**Directions for this task**
Whenever "disable" appears in a line of the entries below, that line counts; give the total only.

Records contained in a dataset
== Segment start ==

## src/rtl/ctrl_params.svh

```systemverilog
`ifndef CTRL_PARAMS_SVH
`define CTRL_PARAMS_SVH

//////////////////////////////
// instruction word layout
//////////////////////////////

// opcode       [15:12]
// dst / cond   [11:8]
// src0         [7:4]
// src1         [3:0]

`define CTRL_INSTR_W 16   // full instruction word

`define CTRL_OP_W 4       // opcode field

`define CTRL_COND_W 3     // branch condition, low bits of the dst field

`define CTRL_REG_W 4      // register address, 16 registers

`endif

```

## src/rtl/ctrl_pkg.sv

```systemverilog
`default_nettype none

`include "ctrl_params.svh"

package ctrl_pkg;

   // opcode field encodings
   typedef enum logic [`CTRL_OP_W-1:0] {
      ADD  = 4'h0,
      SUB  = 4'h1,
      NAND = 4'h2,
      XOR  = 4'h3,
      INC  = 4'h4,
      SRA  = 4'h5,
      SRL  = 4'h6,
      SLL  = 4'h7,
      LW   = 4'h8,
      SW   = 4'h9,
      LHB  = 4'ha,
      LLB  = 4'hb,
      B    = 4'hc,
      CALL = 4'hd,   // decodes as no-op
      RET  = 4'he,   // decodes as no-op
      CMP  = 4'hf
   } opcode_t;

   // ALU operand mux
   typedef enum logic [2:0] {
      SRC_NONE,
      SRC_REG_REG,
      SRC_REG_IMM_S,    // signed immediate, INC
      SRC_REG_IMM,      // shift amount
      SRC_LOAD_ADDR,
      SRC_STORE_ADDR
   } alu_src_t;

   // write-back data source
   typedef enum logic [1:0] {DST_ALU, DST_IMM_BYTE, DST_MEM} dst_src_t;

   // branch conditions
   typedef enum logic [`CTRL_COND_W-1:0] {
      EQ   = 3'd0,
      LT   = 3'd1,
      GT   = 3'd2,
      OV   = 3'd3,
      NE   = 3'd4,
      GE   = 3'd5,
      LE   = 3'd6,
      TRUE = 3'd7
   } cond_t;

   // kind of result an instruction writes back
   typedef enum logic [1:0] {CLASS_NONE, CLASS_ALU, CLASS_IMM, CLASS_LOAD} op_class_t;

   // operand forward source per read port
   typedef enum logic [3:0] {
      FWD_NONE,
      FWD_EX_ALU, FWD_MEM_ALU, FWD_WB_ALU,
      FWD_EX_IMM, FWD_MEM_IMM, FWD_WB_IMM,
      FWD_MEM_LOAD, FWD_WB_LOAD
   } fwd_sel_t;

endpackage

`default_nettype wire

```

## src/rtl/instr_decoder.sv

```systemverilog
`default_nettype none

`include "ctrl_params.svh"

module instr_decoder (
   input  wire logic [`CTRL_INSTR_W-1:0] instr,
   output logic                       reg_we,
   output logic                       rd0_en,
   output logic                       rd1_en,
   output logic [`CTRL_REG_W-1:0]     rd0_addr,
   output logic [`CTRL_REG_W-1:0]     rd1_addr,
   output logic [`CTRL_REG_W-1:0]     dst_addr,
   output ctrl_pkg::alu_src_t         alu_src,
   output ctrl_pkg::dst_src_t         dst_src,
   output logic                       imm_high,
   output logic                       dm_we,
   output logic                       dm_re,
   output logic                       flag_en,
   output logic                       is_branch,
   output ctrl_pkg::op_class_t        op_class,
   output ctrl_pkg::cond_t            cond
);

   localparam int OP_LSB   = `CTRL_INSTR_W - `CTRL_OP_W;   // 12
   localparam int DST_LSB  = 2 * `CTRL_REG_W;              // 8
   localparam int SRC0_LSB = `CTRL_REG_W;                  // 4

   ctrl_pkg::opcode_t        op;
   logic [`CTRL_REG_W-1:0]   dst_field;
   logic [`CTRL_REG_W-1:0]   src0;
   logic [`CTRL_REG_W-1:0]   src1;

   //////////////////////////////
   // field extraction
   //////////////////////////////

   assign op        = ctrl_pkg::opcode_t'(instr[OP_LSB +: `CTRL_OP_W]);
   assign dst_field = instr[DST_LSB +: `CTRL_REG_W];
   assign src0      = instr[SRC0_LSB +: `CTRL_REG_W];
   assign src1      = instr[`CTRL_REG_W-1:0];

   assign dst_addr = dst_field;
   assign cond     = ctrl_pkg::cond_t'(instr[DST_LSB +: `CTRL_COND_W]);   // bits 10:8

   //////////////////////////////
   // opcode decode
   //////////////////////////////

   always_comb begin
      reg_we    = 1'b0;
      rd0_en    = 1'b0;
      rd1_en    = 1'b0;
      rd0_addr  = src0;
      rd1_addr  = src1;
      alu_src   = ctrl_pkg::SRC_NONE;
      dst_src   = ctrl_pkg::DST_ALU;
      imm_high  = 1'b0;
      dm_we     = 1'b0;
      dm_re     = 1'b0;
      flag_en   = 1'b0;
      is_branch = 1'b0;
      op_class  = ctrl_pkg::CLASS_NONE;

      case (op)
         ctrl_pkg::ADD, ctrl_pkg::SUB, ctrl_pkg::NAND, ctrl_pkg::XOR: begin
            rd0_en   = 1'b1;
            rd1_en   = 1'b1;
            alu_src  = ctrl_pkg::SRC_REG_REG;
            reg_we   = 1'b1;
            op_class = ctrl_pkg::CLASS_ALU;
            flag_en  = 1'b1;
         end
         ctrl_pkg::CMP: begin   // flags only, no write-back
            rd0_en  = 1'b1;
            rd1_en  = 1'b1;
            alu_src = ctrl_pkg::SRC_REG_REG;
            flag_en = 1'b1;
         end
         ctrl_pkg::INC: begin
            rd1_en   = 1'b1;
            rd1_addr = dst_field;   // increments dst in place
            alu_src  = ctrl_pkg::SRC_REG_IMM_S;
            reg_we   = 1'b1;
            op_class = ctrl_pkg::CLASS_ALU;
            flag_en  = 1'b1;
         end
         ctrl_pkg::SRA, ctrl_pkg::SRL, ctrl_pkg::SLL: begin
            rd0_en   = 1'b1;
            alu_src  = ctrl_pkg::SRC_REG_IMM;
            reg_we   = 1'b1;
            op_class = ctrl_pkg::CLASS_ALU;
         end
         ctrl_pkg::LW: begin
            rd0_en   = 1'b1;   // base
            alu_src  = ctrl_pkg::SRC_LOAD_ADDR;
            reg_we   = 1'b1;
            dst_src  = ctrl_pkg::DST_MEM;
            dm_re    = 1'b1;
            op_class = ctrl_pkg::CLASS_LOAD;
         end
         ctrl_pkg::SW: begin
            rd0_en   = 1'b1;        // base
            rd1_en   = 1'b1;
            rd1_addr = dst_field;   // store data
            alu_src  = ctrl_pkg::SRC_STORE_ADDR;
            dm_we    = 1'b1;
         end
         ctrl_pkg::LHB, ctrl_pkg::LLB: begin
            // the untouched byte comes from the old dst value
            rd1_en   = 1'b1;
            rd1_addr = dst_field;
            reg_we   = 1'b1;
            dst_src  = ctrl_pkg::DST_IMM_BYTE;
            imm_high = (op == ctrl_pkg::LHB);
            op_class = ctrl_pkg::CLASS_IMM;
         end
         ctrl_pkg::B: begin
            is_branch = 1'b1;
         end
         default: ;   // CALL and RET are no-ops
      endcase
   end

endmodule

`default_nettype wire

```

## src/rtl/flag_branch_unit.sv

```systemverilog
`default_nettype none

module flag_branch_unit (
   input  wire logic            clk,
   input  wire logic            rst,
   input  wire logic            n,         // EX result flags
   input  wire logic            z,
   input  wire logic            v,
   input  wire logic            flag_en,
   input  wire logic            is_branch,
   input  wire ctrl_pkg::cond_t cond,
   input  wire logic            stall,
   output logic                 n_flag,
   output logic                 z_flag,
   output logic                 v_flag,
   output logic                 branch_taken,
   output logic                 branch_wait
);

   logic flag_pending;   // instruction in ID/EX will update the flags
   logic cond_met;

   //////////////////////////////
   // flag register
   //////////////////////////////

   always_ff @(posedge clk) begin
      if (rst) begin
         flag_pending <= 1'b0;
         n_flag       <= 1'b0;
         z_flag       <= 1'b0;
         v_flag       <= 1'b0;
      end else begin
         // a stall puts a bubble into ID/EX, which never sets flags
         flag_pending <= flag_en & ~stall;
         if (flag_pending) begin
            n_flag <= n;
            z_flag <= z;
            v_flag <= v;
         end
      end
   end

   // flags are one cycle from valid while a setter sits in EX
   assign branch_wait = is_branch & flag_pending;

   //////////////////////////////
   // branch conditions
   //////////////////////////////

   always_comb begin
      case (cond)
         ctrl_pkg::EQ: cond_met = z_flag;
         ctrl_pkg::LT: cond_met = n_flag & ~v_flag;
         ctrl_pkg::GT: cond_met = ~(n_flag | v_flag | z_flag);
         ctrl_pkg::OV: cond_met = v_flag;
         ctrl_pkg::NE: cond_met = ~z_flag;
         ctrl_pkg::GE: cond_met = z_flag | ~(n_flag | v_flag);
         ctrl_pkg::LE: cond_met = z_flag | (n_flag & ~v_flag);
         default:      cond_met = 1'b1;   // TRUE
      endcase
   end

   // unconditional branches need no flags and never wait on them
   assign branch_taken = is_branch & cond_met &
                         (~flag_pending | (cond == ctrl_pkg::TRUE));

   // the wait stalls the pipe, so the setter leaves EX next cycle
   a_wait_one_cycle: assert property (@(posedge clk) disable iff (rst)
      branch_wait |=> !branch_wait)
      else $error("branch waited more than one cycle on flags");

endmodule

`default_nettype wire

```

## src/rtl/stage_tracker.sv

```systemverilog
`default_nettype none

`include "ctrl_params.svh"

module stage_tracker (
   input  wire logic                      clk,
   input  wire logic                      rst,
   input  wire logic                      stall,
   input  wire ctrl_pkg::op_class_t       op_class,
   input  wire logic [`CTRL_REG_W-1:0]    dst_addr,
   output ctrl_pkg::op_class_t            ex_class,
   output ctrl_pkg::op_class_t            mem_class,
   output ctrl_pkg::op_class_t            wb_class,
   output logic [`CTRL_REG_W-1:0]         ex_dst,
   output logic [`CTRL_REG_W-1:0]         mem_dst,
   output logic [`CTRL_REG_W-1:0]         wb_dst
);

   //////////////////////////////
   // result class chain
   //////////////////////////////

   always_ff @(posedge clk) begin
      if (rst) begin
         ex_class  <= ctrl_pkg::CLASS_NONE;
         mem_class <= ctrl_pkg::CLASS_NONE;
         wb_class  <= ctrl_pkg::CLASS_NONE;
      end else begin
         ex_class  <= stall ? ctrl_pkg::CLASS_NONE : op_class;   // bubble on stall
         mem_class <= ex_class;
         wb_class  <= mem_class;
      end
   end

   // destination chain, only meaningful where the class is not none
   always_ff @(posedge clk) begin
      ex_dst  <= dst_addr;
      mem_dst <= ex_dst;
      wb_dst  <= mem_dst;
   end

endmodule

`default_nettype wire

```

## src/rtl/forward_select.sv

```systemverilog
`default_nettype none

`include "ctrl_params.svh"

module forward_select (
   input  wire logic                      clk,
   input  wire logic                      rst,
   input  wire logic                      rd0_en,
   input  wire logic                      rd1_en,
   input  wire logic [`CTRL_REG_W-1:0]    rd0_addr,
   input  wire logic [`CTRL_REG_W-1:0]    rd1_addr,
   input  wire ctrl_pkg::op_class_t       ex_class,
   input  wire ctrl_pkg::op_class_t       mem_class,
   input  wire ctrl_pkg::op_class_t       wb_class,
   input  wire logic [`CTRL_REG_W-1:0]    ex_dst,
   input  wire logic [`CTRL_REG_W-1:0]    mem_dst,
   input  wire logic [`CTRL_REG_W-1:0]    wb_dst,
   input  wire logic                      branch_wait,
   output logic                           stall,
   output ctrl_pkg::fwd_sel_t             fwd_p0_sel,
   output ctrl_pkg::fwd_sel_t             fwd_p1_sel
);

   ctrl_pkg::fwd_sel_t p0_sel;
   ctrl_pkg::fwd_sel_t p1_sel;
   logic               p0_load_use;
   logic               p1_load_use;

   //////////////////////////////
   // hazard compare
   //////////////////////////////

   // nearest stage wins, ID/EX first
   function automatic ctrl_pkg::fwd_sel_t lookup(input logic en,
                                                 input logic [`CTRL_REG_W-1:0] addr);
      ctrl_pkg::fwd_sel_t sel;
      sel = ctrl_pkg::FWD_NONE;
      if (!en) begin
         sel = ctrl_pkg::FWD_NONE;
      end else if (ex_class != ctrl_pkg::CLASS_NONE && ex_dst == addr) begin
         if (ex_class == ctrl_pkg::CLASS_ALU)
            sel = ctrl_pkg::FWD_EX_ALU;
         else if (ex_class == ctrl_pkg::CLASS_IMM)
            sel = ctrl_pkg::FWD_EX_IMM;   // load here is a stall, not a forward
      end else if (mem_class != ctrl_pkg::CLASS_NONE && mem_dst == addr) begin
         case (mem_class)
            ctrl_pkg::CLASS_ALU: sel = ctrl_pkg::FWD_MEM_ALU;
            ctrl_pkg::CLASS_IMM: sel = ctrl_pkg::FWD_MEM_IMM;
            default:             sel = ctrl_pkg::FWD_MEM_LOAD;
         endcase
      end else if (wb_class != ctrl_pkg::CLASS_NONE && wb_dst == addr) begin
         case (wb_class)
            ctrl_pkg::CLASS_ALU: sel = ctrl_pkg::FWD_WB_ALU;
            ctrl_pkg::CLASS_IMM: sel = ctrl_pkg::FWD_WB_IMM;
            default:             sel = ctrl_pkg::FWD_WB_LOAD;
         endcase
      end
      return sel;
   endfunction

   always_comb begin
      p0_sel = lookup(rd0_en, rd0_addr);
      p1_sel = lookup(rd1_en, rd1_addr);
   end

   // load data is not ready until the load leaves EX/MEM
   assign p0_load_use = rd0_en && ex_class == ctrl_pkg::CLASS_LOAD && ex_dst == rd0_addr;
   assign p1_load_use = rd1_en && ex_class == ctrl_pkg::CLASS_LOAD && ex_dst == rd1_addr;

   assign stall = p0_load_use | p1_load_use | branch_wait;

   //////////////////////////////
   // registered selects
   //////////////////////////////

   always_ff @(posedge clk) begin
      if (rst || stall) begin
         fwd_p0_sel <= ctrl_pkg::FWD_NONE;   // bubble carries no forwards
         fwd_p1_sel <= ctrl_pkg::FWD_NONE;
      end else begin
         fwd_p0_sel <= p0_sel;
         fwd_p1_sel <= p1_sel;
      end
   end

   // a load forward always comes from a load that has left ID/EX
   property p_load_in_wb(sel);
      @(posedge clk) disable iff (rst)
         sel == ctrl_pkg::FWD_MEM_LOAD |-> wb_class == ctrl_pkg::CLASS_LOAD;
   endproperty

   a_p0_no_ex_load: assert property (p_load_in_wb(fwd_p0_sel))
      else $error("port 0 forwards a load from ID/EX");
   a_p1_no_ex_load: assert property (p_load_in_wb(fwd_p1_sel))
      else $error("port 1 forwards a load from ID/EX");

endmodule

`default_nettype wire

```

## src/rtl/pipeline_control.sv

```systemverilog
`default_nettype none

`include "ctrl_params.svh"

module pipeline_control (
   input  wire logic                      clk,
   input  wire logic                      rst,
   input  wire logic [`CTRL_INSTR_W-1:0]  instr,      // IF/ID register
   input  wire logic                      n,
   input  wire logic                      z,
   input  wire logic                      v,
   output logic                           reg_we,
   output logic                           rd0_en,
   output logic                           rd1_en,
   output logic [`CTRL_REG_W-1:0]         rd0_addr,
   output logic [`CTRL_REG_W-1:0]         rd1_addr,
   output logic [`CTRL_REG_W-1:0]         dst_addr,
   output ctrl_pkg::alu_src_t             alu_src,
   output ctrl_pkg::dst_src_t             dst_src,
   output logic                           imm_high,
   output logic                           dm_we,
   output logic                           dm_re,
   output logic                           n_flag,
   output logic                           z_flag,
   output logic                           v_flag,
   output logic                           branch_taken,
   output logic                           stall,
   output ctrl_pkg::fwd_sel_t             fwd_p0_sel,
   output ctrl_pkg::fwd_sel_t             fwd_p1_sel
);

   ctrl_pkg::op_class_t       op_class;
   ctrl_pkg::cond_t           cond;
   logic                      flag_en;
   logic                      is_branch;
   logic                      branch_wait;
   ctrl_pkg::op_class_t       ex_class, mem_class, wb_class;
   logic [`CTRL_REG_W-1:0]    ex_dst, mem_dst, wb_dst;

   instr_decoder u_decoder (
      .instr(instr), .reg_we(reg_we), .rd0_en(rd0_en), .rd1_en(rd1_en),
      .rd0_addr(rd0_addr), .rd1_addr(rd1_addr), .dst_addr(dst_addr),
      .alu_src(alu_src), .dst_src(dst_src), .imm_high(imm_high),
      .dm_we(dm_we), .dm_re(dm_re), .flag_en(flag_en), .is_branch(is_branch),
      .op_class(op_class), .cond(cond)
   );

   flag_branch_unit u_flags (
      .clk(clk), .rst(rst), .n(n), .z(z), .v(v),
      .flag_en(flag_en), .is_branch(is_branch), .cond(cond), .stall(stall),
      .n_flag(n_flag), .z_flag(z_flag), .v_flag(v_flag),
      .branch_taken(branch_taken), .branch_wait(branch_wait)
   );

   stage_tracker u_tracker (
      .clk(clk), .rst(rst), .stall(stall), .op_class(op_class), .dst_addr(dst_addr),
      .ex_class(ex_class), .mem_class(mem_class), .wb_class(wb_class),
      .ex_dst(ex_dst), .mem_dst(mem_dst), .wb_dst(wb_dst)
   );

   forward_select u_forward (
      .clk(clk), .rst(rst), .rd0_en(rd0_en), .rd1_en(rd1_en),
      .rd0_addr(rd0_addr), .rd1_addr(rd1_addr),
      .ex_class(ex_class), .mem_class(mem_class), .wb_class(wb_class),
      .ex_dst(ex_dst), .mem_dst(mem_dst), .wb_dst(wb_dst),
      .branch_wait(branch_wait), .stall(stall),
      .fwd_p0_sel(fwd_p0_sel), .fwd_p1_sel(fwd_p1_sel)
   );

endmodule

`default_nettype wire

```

== Segment end ==

**Written answer**
2